XP was like Tim Ewald’s head.
Although I hadn’t been won over yet, I was definitely losing some interest in the Penguin.
When the first Visual Studio .NET beta came out, it was all over. I had been grudgingly working with Visual Studio 6 on Windows, preferring to spend my evenings with different IDEs and languages on Linux, but there was no analogue for VS.NET in the Linux world.
I worked more and more with VS.NET by day, developing an app for a company using Beta 1. I then, and quite happily, ported the Beta 1 code to Beta 2 (I was getting paid by the hour, so this was great), and then finally to the release candidate, at which point I was able to sit back and enjoy the fruits of my labor.
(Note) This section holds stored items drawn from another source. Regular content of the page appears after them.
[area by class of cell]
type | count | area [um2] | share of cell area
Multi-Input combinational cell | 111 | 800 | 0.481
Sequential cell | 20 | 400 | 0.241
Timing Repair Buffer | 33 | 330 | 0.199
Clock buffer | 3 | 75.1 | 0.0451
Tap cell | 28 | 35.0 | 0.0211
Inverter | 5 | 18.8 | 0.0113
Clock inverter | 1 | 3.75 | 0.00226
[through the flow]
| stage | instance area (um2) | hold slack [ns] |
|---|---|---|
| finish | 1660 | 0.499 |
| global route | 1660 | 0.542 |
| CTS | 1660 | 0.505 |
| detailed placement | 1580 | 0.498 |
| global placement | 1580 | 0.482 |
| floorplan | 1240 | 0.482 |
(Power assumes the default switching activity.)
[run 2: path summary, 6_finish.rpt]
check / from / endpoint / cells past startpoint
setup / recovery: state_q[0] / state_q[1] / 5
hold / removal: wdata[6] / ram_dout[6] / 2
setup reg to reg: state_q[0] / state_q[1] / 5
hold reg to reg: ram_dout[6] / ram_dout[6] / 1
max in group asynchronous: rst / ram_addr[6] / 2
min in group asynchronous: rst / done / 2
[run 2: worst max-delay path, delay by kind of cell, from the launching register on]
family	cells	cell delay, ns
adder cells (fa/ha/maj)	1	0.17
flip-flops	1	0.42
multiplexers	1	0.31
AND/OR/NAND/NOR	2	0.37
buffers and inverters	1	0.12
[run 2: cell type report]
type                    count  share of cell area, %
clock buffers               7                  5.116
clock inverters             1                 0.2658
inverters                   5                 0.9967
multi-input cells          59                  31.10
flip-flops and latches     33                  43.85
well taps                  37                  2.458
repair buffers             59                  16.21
[src/rtl/mcp_pkg.sv]
// mcp_pkg: opcodes, FSM states and instruction field positions for the multicycle core
package mcp_pkg;
  typedef enum logic [1:0] {IDLE, FETCH, EXEC} state_t;
  localparam logic [3:0] OP_NOP  = 4'd0;
  localparam logic [3:0] OP_ADD  = 4'd1;
  localparam logic [3:0] OP_SUB  = 4'd2;
  localparam logic [3:0] OP_OR   = 4'd3;
  localparam logic [3:0] OP_AND  = 4'd4;
  localparam logic [3:0] OP_XOR  = 4'd5;
  localparam logic [3:0] OP_LDI  = 4'd6;
  localparam logic [3:0] OP_JMP  = 4'd7;
  localparam logic [3:0] OP_BZ   = 4'd8;
  localparam logic [3:0] OP_HALT = 4'd9;
  localparam int OP_LSB = 12;
  localparam int RD_LSB = 8;
  localparam int RS_LSB = 4;
  localparam int RT_LSB = 0;
  localparam int IMM_W  = 8;
endpackage

[src/rtl/mcp_regfile.sv]
// mcp_regfile: NREGS x DATA_W register file, sync write, two operand reads plus a debug read
module mcp_regfile #(
  parameter int DATA_W = 8,
  parameter int NREGS  = 4
) (
  input  logic                     clk,
  input  logic                     rst,
  input  logic                     we,
  input  logic [$clog2(NREGS)-1:0] waddr,
  input  logic [DATA_W-1:0]        wdata,
  input  logic [$clog2(NREGS)-1:0] ra,
  input  logic [$clog2(NREGS)-1:0] rb,
  input  logic [$clog2(NREGS)-1:0] dbg_raddr,
  output logic [DATA_W-1:0]        rdata_a,
  output logic [DATA_W-1:0]        rdata_b,
  output logic [DATA_W-1:0]        dbg_rdata
);
  logic [DATA_W-1:0] regs [NREGS];
  always_ff @(posedge clk)
    if (rst) regs <= '{default: '0};
    else if (we) regs[waddr] <= wdata;
  assign rdata_a   = regs[ra];
  assign rdata_b   = regs[rb];
  assign dbg_rdata = regs[dbg_raddr];
endmodule

[src/rtl/multicycle_proc_core.sv]
// multicycle_proc_core: fetch/execute core with external instruction fetch handshake
module multicycle_proc_core import mcp_pkg::*; #(
  parameter int DATA_W = 8,
  parameter int NREGS  = 4,
  parameter int PC_W   = 8
) (
  input  logic                     clk,
  input  logic                     rst,
  input  logic                     start,
  output logic                     imem_req,
  output logic [PC_W-1:0]          imem_addr,
  input  logic                     imem_valid,
  input  logic [15:0]              imem_data,
  output logic [PC_W-1:0]          pc,
  output logic                     busy,
  output logic                     halted,
  output logic                     wb_valid,
  output logic [$clog2(NREGS)-1:0] wb_addr,
  output logic [DATA_W-1:0]        wb_data,
  output logic                     flag_z,
  output logic                     flag_c,
  output logic                     illegal,
  input  logic [$clog2(NREGS)-1:0] dbg_raddr,
  output logic [DATA_W-1:0]        dbg_rdata
);
  localparam int AW = $clog2(NREGS);
  state_t state;
  logic [15:0] ir;
  logic [3:0] op;
  logic [AW-1:0] rd, rs, rt;
  logic [DATA_W-1:0] a, b, imm, res;
  logic [DATA_W:0] sum, dif;
  logic [PC_W-1:0] next_pc;
  logic is_alu, is_arith, writes, unused_ir;
  assign op        = ir[OP_LSB +: 4];
  assign rd        = ir[RD_LSB +: AW];
  assign rs        = ir[RS_LSB +: AW];
  assign rt        = ir[RT_LSB +: AW];
  assign imm       = DATA_W'(ir[IMM_W-1:0]);
  assign unused_ir = ^ir;
  assign is_alu    = op >= OP_ADD && op <= OP_XOR;
  assign is_arith  = op == OP_ADD || op == OP_SUB;
  assign writes    = op >= OP_ADD && op <= OP_LDI;
  assign sum       = {1'b0, a} + {1'b0, b};
  assign dif       = {1'b0, a} - {1'b0, b};
  assign res       = op == OP_ADD ? sum[DATA_W-1:0] :
                     op == OP_SUB ? dif[DATA_W-1:0] :
                     op == OP_OR  ? a | b :
                     op == OP_AND ? a & b :
                     op == OP_XOR ? a ^ b : imm;
  assign next_pc   = (op == OP_JMP || (op == OP_BZ && flag_z)) ? PC_W'(ir[IMM_W-1:0]) : pc + 1'b1;
  assign imem_req  = state == FETCH;
  assign imem_addr = pc;
  assign busy      = state != IDLE;
  mcp_regfile #(.DATA_W(DATA_W), .NREGS(NREGS)) u_rf (
    .clk, .rst,
    .we(state == EXEC && writes),
    .waddr(rd), .wdata(res),
    .ra(rs), .rb(rt), .dbg_raddr,
    .rdata_a(a), .rdata_b(b), .dbg_rdata
  );
  always_ff @(posedge clk) begin
    if (rst) begin
      state    <= IDLE;
      pc       <= '0;
      ir       <= '0;
      flag_z   <= 1'b0;
      flag_c   <= 1'b0;
      halted   <= 1'b0;
      wb_valid <= 1'b0;
      wb_addr  <= '0;
      wb_data  <= '0;
      illegal  <= 1'b0;
    end else begin
      wb_valid <= 1'b0;
      illegal  <= 1'b0;
      case (state)
        IDLE: if (start) begin
          state  <= FETCH;
          halted <= 1'b0;
        end
        FETCH: if (imem_valid) begin
          ir    <= imem_data;
          state <= EXEC;
        end
        EXEC: begin
          pc       <= next_pc;
          state    <= op == OP_HALT ? IDLE : FETCH;
          halted   <= op == OP_HALT;
          illegal  <= op > OP_HALT;
          wb_valid <= writes;
          if (writes) begin
            wb_addr <= rd;
            wb_data <= res;
          end
          if (is_alu) flag_z <= res == '0;
          if (is_arith) flag_c <= op == OP_ADD ? sum[DATA_W] : dif[DATA_W];
        end
        default: state <= IDLE;
      endcase
    end
  end
endmodule

[config.mk]
export PLATFORM = sky130hd
export DESIGN_NAME = multicycle_proc_core
export DESIGN_NICKNAME = d
export VERILOG_FILES = /design/src/rtl/mcp_pkg.sv /design/src/rtl/mcp_regfile.sv /design/src/rtl/multicycle_proc_core.sv
export SDC_FILE = /design/constraint.sdc
export NUM_CORES = 1
export LEC_CHECK = 0
export ABC_CLOCK_PERIOD_IN_PS = 3500
export CAP_MARGIN = 20
export CORE_MARGIN = 2
export CORE_UTILIZATION = 60
export CTS_BUF_LIST = sky130_fd_sc_hd__clkbuf_4
export DETAILED_ROUTE_END_ITERATION = 6
export DONT_BUFFER_PORTS = 1
export HOLD_SLACK_MARGIN = 0.12
export PLACE_DENSITY = 0.79
export SLEW_MARGIN = 20
export SYNTH_ARGS = -nofsm -noshare
export SYNTH_HDL_FRONTEND = slang
export SYNTH_HIERARCHICAL = 1
export SYNTH_SLANG_ARGS = --single-unit
[constraint.sdc]
create_clock -name clk -period 3.5 [get_ports clk]
set_input_delay 0.35 -clock clk [delete_from_list [all_inputs] [get_ports clk]]
set_output_delay 0.35 -clock clk [all_outputs]
set_load 0.02 [all_outputs]
# Word level (Yosys, flattened, before mapping)
# Cells that the tools add are included.
[op_classes]
n_eq_ne = 12
bitwise = 8
mux = 25
add_sub_neg = 3
reduce_logical = 18
magnitude_cmp = 9
[op_table]
columns = ["cell", "count"]
rows = [
  ["$mux 8", 13],
  ["$bmux 8 s2", 3],
  ["$bwmux 32", 1],
  ["$demux 8 s2", 1],
  ["$eq 4x3->1 const B", 3],
  ["$ge 3x3->1 const B", 4],
  ["$not 2->3", 4],
  ["$reduce_and 2->1", 6],
  ["$add 8x8->9", 1],
  ["$sub 8x8->9", 1],
  ["$add 8x1->8 const B", 1],
  ["$and 8x8->8", 1],
  ["$eq 4x2->1 const B", 2],
  ["$eq 4x4->1 const B", 2],
  ["$le 4x3->1 const B", 2],
  ["$logic_not 8->1", 1],
  ["$or 8x8->8", 1],
  ["$xor 8x8->8", 1],
  ["$pmux 2 s3", 1],
  ["$logic_and 1x1->1", 5],
  ["$eq 4x1->1 const B", 1],
  ["$ge 4x1->1 const B", 1],
  ["$gt 4x4->1 const B", 1],
  ["$mux 2", 2],
  ["other kinds (12)", 16],
]
[word_totals]
register_bits = 73
out_inout_bits = 41
wordCells = 89
in_bits = 22

# Depth between registers and ports, before layout
# Gate-level depths: netlist of the first run.
[depth]
depth_word = 11
depth_mapped = 14
depth_no_buf = 13

# Cells and area by module
# Netlist of the first run, hierarchy kept.
[modules_own_cells]
columns = ["module", "instances", "area_each_um2", "cells_per_inst"]
rows = [
  ["multicycle_proc_core", 1, 3050.4, 411],
  ["mcp_regfile", 1, 1855.5, 146],
]

# Worst setup path after synthesis of the first run
# OpenSTA, ideal clock, no wires.
[synth_timing]
kind = "register to register"
start = "register ir[5]"
end = "register u_rf/regs[6] in the netlist's numbering"
stages_incl_launch_ff = 14
setup_slack_ns = 0.217
t_arrival_ns = 3.149
synth_period_minus_slack_ns = 3.283
path_cell_list = "dfxtp_1 > buf_2 > mux4_2 > inv_1 > ha_1 > inv_1 > fa_1 > nor3b_1 > nor3_1 > o311ai_1 > and3_1 > or4_1 > nand2b_1 > mux2i_1"
[synth_via]
word_cells_on_any_way = 15
cone_classes = "2 x add/sub; 9 x mux; 4 x bitwise"
[synth_lines]
columns = ["element", "line", "source"]
rows = [
  ["start: declaration", "multicycle_proc_core.sv:28", "logic [15:0] ir;"],
  ["start signal: assignment", "multicycle_proc_core.sv:83", "ir <= imem_data;"],
  ["$not 2->3 (implied by the code) *", "mcp_regfile.sv:22", "assign rdata_a = regs[ra];"],
  ["$bmux 8 s2 *", "mcp_regfile.sv:22", ""],
  ["$mux 8 (implied by the code) * (2 in a row)", "mcp_regfile.sv:22", ""],
  ["via a[0]", "multicycle_proc_core.sv:31", "logic [DATA_W-1:0] a, b, imm, res;"],
  ["$sub 8x8->9", "multicycle_proc_core.sv:45", "assign dif = {1'b0, a} - {1'b0, b};"],
  ["$mux 8", "multicycle_proc_core.sv:47", "op == OP_SUB ? dif[DATA_W-1:0] :"],
  ["$mux 8 *", "multicycle_proc_core.sv:46", "assign res = op == OP_ADD ? sum[DATA_W-1:0] :"],
  ["via res[6]", "multicycle_proc_core.sv:31", ""],
  ["$bwmux 32 *", "mcp_regfile.sv:21", "else if (we) regs[waddr] <= wdata;"],
  ["end signal: indexed assignment", "mcp_regfile.sv:21", ""],
  ["end: declaration", "mcp_regfile.sv:18", "logic [DATA_W-1:0] regs [NREGS];"],
]
# Mark *: on every way through the listed nets, which the timed path passes. The rest lies on a longest branch. The select of a mux whose other input is x is not followed.
# A chain may end at the register's enable or synchronous reset.

# Worst setup path after layout of the first run
[layout_timing]
start = "register ir[1]"
end = "register u_rf/regs[30] in the netlist's numbering"
[layout_via]
word_cells_on_any_way = 15
cone_classes = "2 x add/sub; 9 x mux; 4 x bitwise"
[layout_lines]
columns = ["element", "line", "source"]
rows = [
  ["$not 2->3 (implied by the code) *", "mcp_regfile.sv:23", "assign rdata_b = regs[rb];"],
  ["$bmux 8 s2 *", "mcp_regfile.sv:23", ""],
  ["$mux 8 (implied by the code) * (2 in a row)", "mcp_regfile.sv:23", ""],
  ["via b[2]", "multicycle_proc_core.sv:31", ""],
  ["$sub 8x8->9", "multicycle_proc_core.sv:45", ""],
  ["$mux 8", "multicycle_proc_core.sv:47", ""],
  ["$mux 8 *", "multicycle_proc_core.sv:46", ""],
  ["via res[6]", "multicycle_proc_core.sv:31", ""],
  ["$bwmux 32 *", "mcp_regfile.sv:21", ""],
]
# Marks and branches as above.
### src/rtl/sdm_dac_core.sv
// Second-order sigma-delta loop: two saturating integrators and a 1-bit quantiser,
// advanced once per ce.
module sdm_dac_core
    import sdm_pkg::*;
#(
    parameter int unsigned INT1_W = 20,
    parameter int unsigned INT2_W = 24
) (
    input  logic                      clk,
    input  logic                      rst,
    input  logic                      ce,
    input  logic signed [AUDIO_W-1:0] x,
    output logic                      dout,
    output logic                      valid_out
);

    logic signed [INT1_W-1:0] i1_q, i1_d;
    logic signed [INT2_W-1:0] i2_q, i2_d;
    logic                     dout_q, dout_d;
    logic                     valid_q;
    logic signed [31:0]       fb;
    logic signed [31:0]       i1_sum;
    logic signed [31:0]       i2_sum;

    // i2 integrates the freshly updated i1, giving NTF = (1 - z^-1)^2
    always_comb begin
        fb     = dout_q ? 32'(SDM_FS) : -32'(SDM_FS);
        i1_sum = sat_add(32'(i1_q), 32'(x) - fb, INT1_W);
        i2_sum = sat_add(32'(i2_q), i1_sum - fb, INT2_W);
        i1_d   = INT1_W'(i1_sum);
        i2_d   = INT2_W'(i2_sum);
        dout_d = ~i2_sum[31];
    end

    always_ff @(posedge clk or posedge rst) begin
        if (rst) begin
            i1_q    <= '0;
            i2_q    <= '0;
            dout_q  <= 1'b0;
            valid_q <= 1'b0;
        end else begin
            valid_q <= ce;
            if (ce) begin
                i1_q   <= i1_d;
                i2_q   <= i2_d;
                dout_q <= dout_d;
            end
        end
    end

    assign dout      = dout_q;
    assign valid_out = valid_q;

endmodule

### src/rtl/sdm_dac_mod.sv
// Audio-rate to 1-bit SDM transmit modulator: one-deep input buffer, OSR phase counter,
// IDLE/RUN/UNDERRUN control. Define SDM_DAC_INTERP_EN for linear interpolation (default hold).
module sdm_dac_mod
    import sdm_pkg::*;
#(
    parameter int unsigned OSR    = 64,
    parameter int unsigned INT1_W = 20,
    parameter int unsigned INT2_W = 24
) (
    input  logic               clk,
    input  logic               rst,
    input  logic               ce,
    input  logic               din_valid,
    input  logic [AUDIO_W-1:0] din,
    output logic               din_ready,
    output logic               dout,
    output logic               valid_out,
    output logic               underrun
);

    localparam int unsigned PH_W = $clog2(OSR);

    logic [PH_W-1:0]           phase_q, phase_d;
    sdm_state_e                state_q, state_d;
    logic                      buf_empty_q, buf_empty_d;
    logic signed [AUDIO_W-1:0] buf_q, buf_d;
    logic signed [AUDIO_W-1:0] cur_q, cur_d;
    logic                      underrun_q, underrun_d;
    logic signed [AUDIO_W-1:0] din_s;
    logic signed [AUDIO_W-1:0] mod_x;
    logic                      bnd;
    logic                      xfer;
    logic                      load;

    // A boundary only sees the buffer as registered, so a same-cycle transfer waits a period
    always_comb begin
        phase_d     = phase_q;
        state_d     = state_q;
        buf_d       = buf_q;
        buf_empty_d = buf_empty_q;
        cur_d       = cur_q;
        underrun_d  = 1'b0;
        bnd         = ce && (phase_q == PH_W'(OSR - 1));
        xfer        = din_valid && buf_empty_q;
        load        = bnd && !buf_empty_q;
        din_s       = (din == {1'b1, (AUDIO_W - 1)'(0)}) ? AUDIO_W'(-SDM_FS) : din;

        if (ce) begin
            phase_d = bnd ? '0 : phase_q + PH_W'(1);
        end

        if (load) begin
            cur_d       = buf_q;
            buf_empty_d = 1'b1;
        end else if (xfer) begin
            buf_d       = din_s;
            buf_empty_d = 1'b0;
        end

        case (state_q)
            ST_IDLE: begin
                if (load) state_d = ST_RUN;
            end
            ST_RUN: begin
                if (bnd && buf_empty_q) begin
                    state_d    = ST_UNDERRUN;
                    underrun_d = 1'b1;
                end
            end
            ST_UNDERRUN: begin
                if (load) state_d = ST_RUN;
            end
            default: state_d = ST_IDLE;
        endcase
    end

    always_ff @(posedge clk or posedge rst) begin
        if (rst) begin
            phase_q     <= '0;
            state_q     <= ST_IDLE;
            buf_empty_q <= 1'b1;
            buf_q       <= '0;
            cur_q       <= '0;
            underrun_q  <= 1'b0;
        end else begin
            phase_q     <= phase_d;
            state_q     <= state_d;
            buf_empty_q <= buf_empty_d;
            buf_q       <= buf_d;
            cur_q       <= cur_d;
            underrun_q  <= underrun_d;
        end
    end

`ifdef SDM_DAC_INTERP_EN
    localparam int unsigned ACC_W = AUDIO_W + PH_W;

    logic signed [ACC_W-1:0]   acc_q, acc_d;
    logic signed [ACC_W-1:0]   step_q, step_d;
    logic signed [AUDIO_W:0]   diff;

    // Ramp starts one step above the old target; the last tick lands exactly on the new one
    always_comb begin
        acc_d  = acc_q;
        step_d = step_q;
        diff   = (AUDIO_W + 1)'(buf_q) - (AUDIO_W + 1)'(cur_q);
        if (bnd) begin
            step_d = load ? ACC_W'(diff >>> PH_W) : '0;
            acc_d  = ACC_W'(cur_q) + step_d;
        end else if (ce) begin
            if (phase_q == PH_W'(OSR - 2)) begin
                acc_d = ACC_W'(cur_q);
            end else begin
                acc_d = acc_q + step_q;
            end
        end
    end

    always_ff @(posedge clk or posedge rst) begin
        if (rst) begin
            acc_q  <= '0;
            step_q <= '0;
        end else begin
            acc_q  <= acc_d;
            step_q <= step_d;
        end
    end

    assign mod_x = AUDIO_W'(acc_q);
`else
    assign mod_x = cur_q;
`endif

    sdm_dac_core #(
        .INT1_W (INT1_W),
        .INT2_W (INT2_W)
    ) u_core (
        .clk       (clk),
        .rst       (rst),
        .ce        (ce),
        .x         (mod_x),
        .dout      (dout),
        .valid_out (valid_out)
    );

    assign din_ready = buf_empty_q;
    assign underrun  = underrun_q;

endmodule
Years later, I’m still on the platform. I keep a PowerBook around so that I don’t lose touch with my interest in *nix, and I’ve been having fun with some of the different live-CD Linux distros lately, but rather than tempting me back over to the open source world, the current incarnations of Linux on the desktop, as well as the thought of developing web apps with Java, has just reinforced my opinion that I work for the company that’s producing the best tools for developers right now.
Compare and contrast…
I look forward to hearing what Jason and Stuart have to say about some of these other systems after spending time with them. It’s a lot of fun to get outside your comfortable environment and take a chance with other technologies.
I want to know if Ruby is going to be everything Jason wants it to be, and if Stuart winds up liking the open source community. It really is fascinating.
Although this probably sounds like a rude sort of thing to say, I consider the quality of many open source applications and experiences to be their own migration paths to Windows.